Ricercato e studiato per tutto l’anno passato, il vaccino neo arrivato sembra essere la svolta per sconfiggere il tremendo virus che ci ha attaccati e costretti alla clausura. Il problema però è che una pandemia per essere sconfitta necessita di dosi enormi di questo vaccino; poiché non è ancora venduto sul mercato in grandi quantità, bisogna necessariamente adottare un piano di vaccinazioni funzionale. L’Italia sembra aver deciso: primi saranno i medici e tutti coloro che lavorano nell’ambito ospedaliero e la scelta sembra più che consona poiché questo settore è indispensabile in una crisi epidemiologica di tali dimensioni. Indispensabile quindi vaccinare prima coloro che curano i pazienti, perché non siano i primi a diffondere il virus.
Ma poi? La discussione è tuttora aperta. Sembra però che gli anziani, i malati e i neonati rientrino nel secondo giro di vaccinazioni. I primi hanno bisogno di difese immunitarie che purtroppo sono scarse per la loro età elevata, inoltre hanno bisogno di tornare ad avere contatti con figli e nipotini per non passare ulteriore tempo in solitudine e deperire anche psicologicamente. I secondi, i malati o disabili, e i terzi, i neonati, come gli anziani, presentano difese immunitarie molto basse e quindi esposti maggiormente ad un peggioramento della malattia dovuta all’infezione per corona virus.

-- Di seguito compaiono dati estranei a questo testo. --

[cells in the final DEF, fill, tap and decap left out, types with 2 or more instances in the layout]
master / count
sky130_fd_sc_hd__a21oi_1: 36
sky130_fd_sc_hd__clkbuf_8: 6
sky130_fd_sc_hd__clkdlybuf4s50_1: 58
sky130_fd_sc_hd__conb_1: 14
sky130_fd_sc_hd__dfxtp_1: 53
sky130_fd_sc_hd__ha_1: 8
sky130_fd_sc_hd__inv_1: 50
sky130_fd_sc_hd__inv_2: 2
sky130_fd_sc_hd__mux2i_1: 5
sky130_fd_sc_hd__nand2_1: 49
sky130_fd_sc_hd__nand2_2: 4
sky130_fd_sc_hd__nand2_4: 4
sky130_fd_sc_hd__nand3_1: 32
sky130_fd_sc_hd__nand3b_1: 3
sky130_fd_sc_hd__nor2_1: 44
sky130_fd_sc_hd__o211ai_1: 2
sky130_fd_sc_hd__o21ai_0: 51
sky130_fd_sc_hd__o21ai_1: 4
**src/rtl/alu_op_issue.sv**
```systemverilog
// alu_op_issue
//   Decodes RV32 ALU instructions (R-type and I-type subsets) at push time and
//   buffers the decoded operation in a small FIFO ahead of the ALU stage.
//   Undecodable instructions travel through the queue flagged as illegal and
//   are counted.
//
// Ports
//   clk, rst_n           clock, asynchronous active-low reset
//   in_valid / in_ready  push handshake for instr + operands
//   instr                RV32 instruction word
//   rs1_data, rs2_data   register-file operand values
//   out_valid/out_ready  pop handshake for the queue head
//   alu_ctrl, alu_a,     decoded head: ALU op select, operands,
//   alu_b, rd, illegal   destination index, illegal flag
//   illegal_cnt          saturating count of illegal instructions accepted
module alu_op_issue #(
    parameter int DEPTH = 2
) (
    input  logic        clk,
    input  logic        rst_n,
    input  logic        in_valid,
    output logic        in_ready,
    input  logic [31:0] instr,
    input  logic [31:0] rs1_data,
    input  logic [31:0] rs2_data,
    output logic        out_valid,
    input  logic        out_ready,
    output logic [3:0]  alu_ctrl,
    output logic [31:0] alu_a,
    output logic [31:0] alu_b,
    output logic [4:0]  rd,
    output logic        illegal,
    output logic [15:0] illegal_cnt
);

    localparam int PW = (DEPTH > 1) ? $clog2(DEPTH) : 1;
    localparam int CW = $clog2(DEPTH + 1);

    typedef struct packed {
        logic [3:0]  ctrl;
        logic [31:0] a;
        logic [31:0] b;
        logic [4:0]  rd;
        logic        ill;
    } entry_t;

    localparam logic [6:0] OP_R = 7'b0110011;
    localparam logic [6:0] OP_I = 7'b0010011;

    logic [PW-1:0] wr_ptr_q, wr_ptr_d;
    logic [PW-1:0] rd_ptr_q, rd_ptr_d;
    logic [CW-1:0] count_q, count_d;
    logic [15:0]   illegal_cnt_q, illegal_cnt_d;
    entry_t        mem_q [DEPTH];
    entry_t        dec;
    entry_t        head;
    logic          push;
    logic          pop;

    // rs1 register index is consumed by the register file upstream, not here.
    logic unused_rs1_idx;
    assign unused_rs1_idx = ^instr[19:15];

    // ---------------------------------------------------------------- decode
    always_comb begin
        logic [6:0] opcode;
        logic [2:0] funct3;
        logic [6:0] funct7;
        logic       legal;
        opcode   = instr[6:0];
        funct3   = instr[14:12];
        funct7   = instr[31:25];
        legal    = 1'b0;
        dec      = '0;
        dec.rd   = instr[11:7];
        if (opcode == OP_R) begin
            legal = ((funct7 == 7'b0000000) &&
                     (funct3 == 3'b000 || funct3 == 3'b100 ||
                      funct3 == 3'b110 || funct3 == 3'b111)) ||
                    ((funct7 == 7'b0100000) && (funct3 == 3'b000));
            if (legal) begin
                dec.ctrl = {instr[30], funct3};
                dec.a    = rs1_data;
                dec.b    = rs2_data;
            end
        end else if (opcode == OP_I) begin
            legal = (funct3 == 3'b000 || funct3 == 3'b100 ||
                     funct3 == 3'b110 || funct3 == 3'b111);
            if (legal) begin
                dec.ctrl = {1'b0, funct3};
                dec.a    = rs1_data;
                dec.b    = {{20{instr[31]}}, instr[31:20]};
            end
        end
        dec.ill = ~legal;
    end

    // ---------------------------------------------------------------- queue control
    assign in_ready  = (count_q != CW'(DEPTH));
    assign out_valid = (count_q != '0);
    assign push      = in_valid & in_ready;
    assign pop       = out_valid & out_ready;

    always_comb begin
        wr_ptr_d      = wr_ptr_q;
        rd_ptr_d      = rd_ptr_q;
        count_d       = count_q;
        illegal_cnt_d = illegal_cnt_q;
        // DEPTH is a power of two, so plain pointer overflow wraps modulo DEPTH.
        if (push) wr_ptr_d = PW'(wr_ptr_q + 1'b1);
        if (pop)  rd_ptr_d = PW'(rd_ptr_q + 1'b1);
        case ({push, pop})
            2'b10:   count_d = CW'(count_q + 1'b1);
            2'b01:   count_d = CW'(count_q - 1'b1);
            default: count_d = count_q;
        endcase
        if (push && dec.ill && (illegal_cnt_q != 16'hFFFF))
            illegal_cnt_d = illegal_cnt_q + 16'd1;
    end

    always_ff @(posedge clk or negedge rst_n) begin
        if (!rst_n) begin
            wr_ptr_q      <= '0;
            rd_ptr_q      <= '0;
            count_q       <= '0;
            illegal_cnt_q <= '0;
        end else begin
            wr_ptr_q      <= wr_ptr_d;
            rd_ptr_q      <= rd_ptr_d;
            count_q       <= count_d;
            illegal_cnt_q <= illegal_cnt_d;
        end
    end

    // Storage needs no reset: outputs are masked whenever the queue is empty,
    // which also covers the all-zero requirement while reset is held.
    always_ff @(posedge clk) begin
        if (push) mem_q[wr_ptr_q] <= dec;
    end

    // ---------------------------------------------------------------- outputs
    assign head        = out_valid ? mem_q[rd_ptr_q] : '0;
    assign alu_ctrl    = head.ctrl;
    assign alu_a       = head.a;
    assign alu_b       = head.b;
    assign rd          = head.rd;
    assign illegal     = head.ill;
    assign illegal_cnt = illegal_cnt_q;

endmodule

```
**config.mk**
```make
export PLATFORM = sky130hd
export DESIGN_NAME = alu_op_issue
export DESIGN_NICKNAME = d
export VERILOG_FILES = /design/src/rtl/alu_op_issue.sv
export SDC_FILE = /design/constraint.sdc
export NUM_CORES = 1
export LEC_CHECK = 0
export BUFFER_PORTS_ARGS = -buffer_cell sky130_fd_sc_hd__buf_2
export CAP_MARGIN = 0
export CORE_MARGIN = 1
export CORE_UTILIZATION = 59
export CTS_BUF_LIST = sky130_fd_sc_hd__clkbuf_4
export DETAILED_ROUTE_END_ITERATION = 16
export GPL_ROUTABILITY_DRIVEN = 0
export GPL_TIMING_DRIVEN = 0
export PLACE_DENSITY = 0.86
export REMOVE_ABC_BUFFERS = 1
export SYNTH_ARGS = -nofsm -noshare
export SYNTH_HDL_FRONTEND = slang
export SYNTH_SLANG_ARGS = --single-unit
```
**constraint.sdc**
```tcl
create_clock -name clk -period 10.4 [get_ports clk]
set_input_delay 1.04 -clock clk [delete_from_list [all_inputs] [get_ports clk]]
set_output_delay 1.04 -clock clk [all_outputs]
set_load 0.01 [all_outputs]
```
==> metrics.cfg <==
[place]
dp_hpwl_um=9940
dpl-instance-area_sq_um=8410
detailedPlace.worstSlack_ps=6480
dp.cells=826
portBuffers=186

[cells_and_area]
antenna_cells=0
final_layout_size_suffix_gt1_share_pct=33.6
seqCellArea_sq_um=4950
syn_to_final_growth_pct=19.2
num-fill-cells=810
final_cell_count_no_fill=858
layout.nets=800
post-route-cell-area_sq_um=8670
multi_input_area_sq_um=2200

[drt]
drc=0
ant_nets=0
num_vias=4811
post_drt_via_cell_ratio=5.61
wl_per_cell_um=17.0
routed_wl_um=14600
drt-initial-drc-count=321
dr.pass1.iters=4

[worst_setup_path]
startpoint=instr[3]
slowest_stage=a211oi_4
worstSetupEndpointType=flop
critPathMaxFanout=35
path_class=input port to flop
r2r_setup_slack_ps=8160
cp-start-kind=input port
crit_chain=buf_2 -> or4b_4 -> a211oi_4 -> and3_1 -> a21o_1
r2r-start=count_q[0]$_DFFE_PN0P_
slowest_delay_ps=970
cp_data_arrival_time_ps=3740
critPathBufInv=1
cp.required_ps=10770
crit_family=simple AND/OR/NAND/NOR gates

[pwr]
ir_drop_uv=215
p_leak_nw=4.00
p_per_area_nw_per_um2=248

[clock_network]
clk_latency_ps=510
postCtsHoldBufs=0
cts-buffers-inserted=17
path_clk_slew_ps=130
post-cts-setup-buffers=0
htree_levels=4
clock_path_buffers=2
cts_resized=0
cts_root_buf=clkbuf_4
cts_tree=built
clock_sinks=168

[floorplanning]
fp.dieH_um=113
rows=40
die-width_um=113
die-area_sq_um=12800
start_util_pct=60.6
io_pins=192
core_area_sq_um=12000

[global_route]
grt_max_degree=43
grt_first_pass_wirelength_um=22800
grt.overflow.total=0
antenna_found_initial=0
grt_use_total_pct=23.5
first_global_vias=4757

[sta]
worst_slew_pin_slew_ps=1250
rsz0062_at_grt=no
max-slew-margin-rel_pct=16.6
fin_skew_ps=14.5
tns_ps=0
max_freq_mhz=297
fin_crit_sh_pct=32.4
hold_violations=0
post-route-min-period_ps=3370
fin_ws_ps=7030
holdWs_ps=444
slew_violations=0
setup_viol=0

[synthesis]
netlist_area_sq_um=7280
synthCells=517
yosys.cell_types.count=40
synth_edf_count=148
synth_top_area_share_pct=61.1
syn_avg_cell_area_sq_um=14.1
synthTopCellsByArea=edfxtp_1 61%, mux2i_1 12%, dfrtp_1 6.9%, nor2_1 4.7%, and3_1 3.4%
ys_seq_area_share_pct=68.0
ys_top_cells_by_count=148 x edfxtp_1, 91 x nor2_1, 84 x mux2i_1
synthArstFlopShare_pct=11.9
synth_ff_type=edfxtp_1
post-synth-top-area-cell=edfxtp_1
yosys_warnings=0
synth-seq-cells=168
synth.most_common_cell=edfxtp_1

[outcome]
status=finished clean

[flow_run]
drv_cap=0

[min_path]
hold_class=input port to async pin

[cells by family (layout without fill, tap and decap cells)]
kind of cell / Yosys count / after routing / synth area share (%)
muxes: 86 / 86 / 11.9
buffers and inverters: 34 / 228 / 2.12
AOI/OAI and AO/OA: 29 / 29 / 3.37
DFF: 168 / 168 / 68.0
and+or+nand+nor: 179 / 179 / 12.0
adders and majority gates: 2 / 2 / 0.344
xor gates and xnor gates: 19 / 19 / 2.29
[layer usage]
layer  wire length [um]  global-route usage [%]  share of wire (%)  vias to the layer above
met5                  0                       0                  0                        -
met4                161                    7.02                1.1                        0
met3               1010                    5.52                6.9                       14
met2               7440                    41.3                 51                      191
met1               6020                    28.9                 41                     2330
li1                   -                       -                  -                     2276
[cells in the final DEF (no fill, tap or decap), types with 2 or more instances in the layout]
cell type,count
nor2_1,89
xor2_1,7
dfrtp_1,19
and3_1,38
nand2_1,11
edfxtp_1,148
nand4_1,9
buf_12,4
nor4_1,5
inv_6,4
ha_1,2
and2_1,3
clkbuf_4,18
a211o_1,2
nor3_1,3
buf_16,2
nor2_4,2
clkinvlp_4,5
inv_1,2
nand3_1,9
clkinv_1,2
buf_2,186
mux2i_1,84
xnor2_1,12
a21o_1,21
[worst reg2reg max path, stage by stage, from the launching register on]
cell      delay, ps
dfrtp_1         480
nand2b_1        250
nand2_1         350
a211oi_2        670
mux2_2          400
[area by class of cell]
cell class / count / area share (%)
Clock buffer: 18 / 1.56
Clock inverter: 14 / 1.43
Inverter: 3 / 0.130
Multi-Input combinational cell: 315 / 25.3
Sequential cell: 168 / 57.1
Tap cell: 147 / 2.12
Timing Repair Buffer: 193 / 12.4
[stage by stage]
stage / power [W] / util, %
6_report: 0.00216 / 72.2
5_1_grt: 0.00227 / 72.2
4_1_cts: 0.00218 / 72.2
3_5_place_dp: 0.00184 / 70.1
3_3_place_gp: 0.00184 / 68.7
2_1_floorplan: 0.00151 / -
[final timing paths]
check                                         endpoint  depth (start not counted)
min reg2reg                 illegal_cnt[8]$_DFFE_PN0P_                          1
max in group asynchronous         rd_ptr_q$_DFFE_PN0P_                          1
min in group clk            illegal_cnt[8]$_DFFE_PN0P_                          1
max reg2reg                 illegal_cnt[1]$_DFFE_PN0P_                          4
max                             mem_q[1][22]$_DFFE_PP_                          5
min                        illegal_cnt[10]$_DFFE_PN0P_                          1
[where the power goes]
part | switching, W | total, W | internal, W
registers | 0.0000977 | 0.00101 | 0.000909
clock network | 0.000221 | 0.000343 | 0.000122
logic | 0.000459 | 0.000806 | 0.000347
[sequential cells by signal (all words and copies together) (netlist names)]
register     cells
mem_q          148
wr_ptr_q         1
illegal_cnt     16
count_q          2
rd_ptr_q         1
(Power assumes the default switching activity.)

Il terzo giro di vaccinazioni dovrebbe coinvolgere quindi la fascia di popolazione comprendente persone dai 5 anni ai 50, dalle maggiori difese immunitarie, ma da tutelare per consentire la ripresa economica, dato che si tratta di quella parte della società che lavora e soffre da mesi le chiusure a singhiozzo. L’importante è essere altruisti, tenere un comportamento rispettoso per aiutare gli altri, soprattutto i più deboli, per evitare di ritrovarci in uno stato allo “sbaraglio”.